#### Records provided:
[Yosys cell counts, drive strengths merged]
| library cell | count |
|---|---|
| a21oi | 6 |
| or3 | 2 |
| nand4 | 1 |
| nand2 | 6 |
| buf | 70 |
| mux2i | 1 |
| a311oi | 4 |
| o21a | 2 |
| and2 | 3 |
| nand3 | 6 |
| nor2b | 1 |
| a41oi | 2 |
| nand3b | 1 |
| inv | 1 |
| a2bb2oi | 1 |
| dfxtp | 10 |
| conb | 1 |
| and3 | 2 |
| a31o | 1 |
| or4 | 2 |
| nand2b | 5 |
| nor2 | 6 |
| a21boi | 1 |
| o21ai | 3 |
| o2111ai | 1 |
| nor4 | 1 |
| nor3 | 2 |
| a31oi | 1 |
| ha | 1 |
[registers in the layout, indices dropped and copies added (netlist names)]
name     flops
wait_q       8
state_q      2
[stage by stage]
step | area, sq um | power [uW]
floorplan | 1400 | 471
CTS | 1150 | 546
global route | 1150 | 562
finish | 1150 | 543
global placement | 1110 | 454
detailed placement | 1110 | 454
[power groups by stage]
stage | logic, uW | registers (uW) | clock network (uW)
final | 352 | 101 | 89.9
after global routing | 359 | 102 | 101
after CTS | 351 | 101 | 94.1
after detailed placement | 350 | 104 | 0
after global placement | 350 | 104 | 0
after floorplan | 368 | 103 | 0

#### Work required:
Pull every line with the word "global" from the data.

#### The completed task:
global route | 1150 | 562
global placement | 1110 | 454
after global routing | 359 | 102 | 101
after global placement | 350 | 104 | 0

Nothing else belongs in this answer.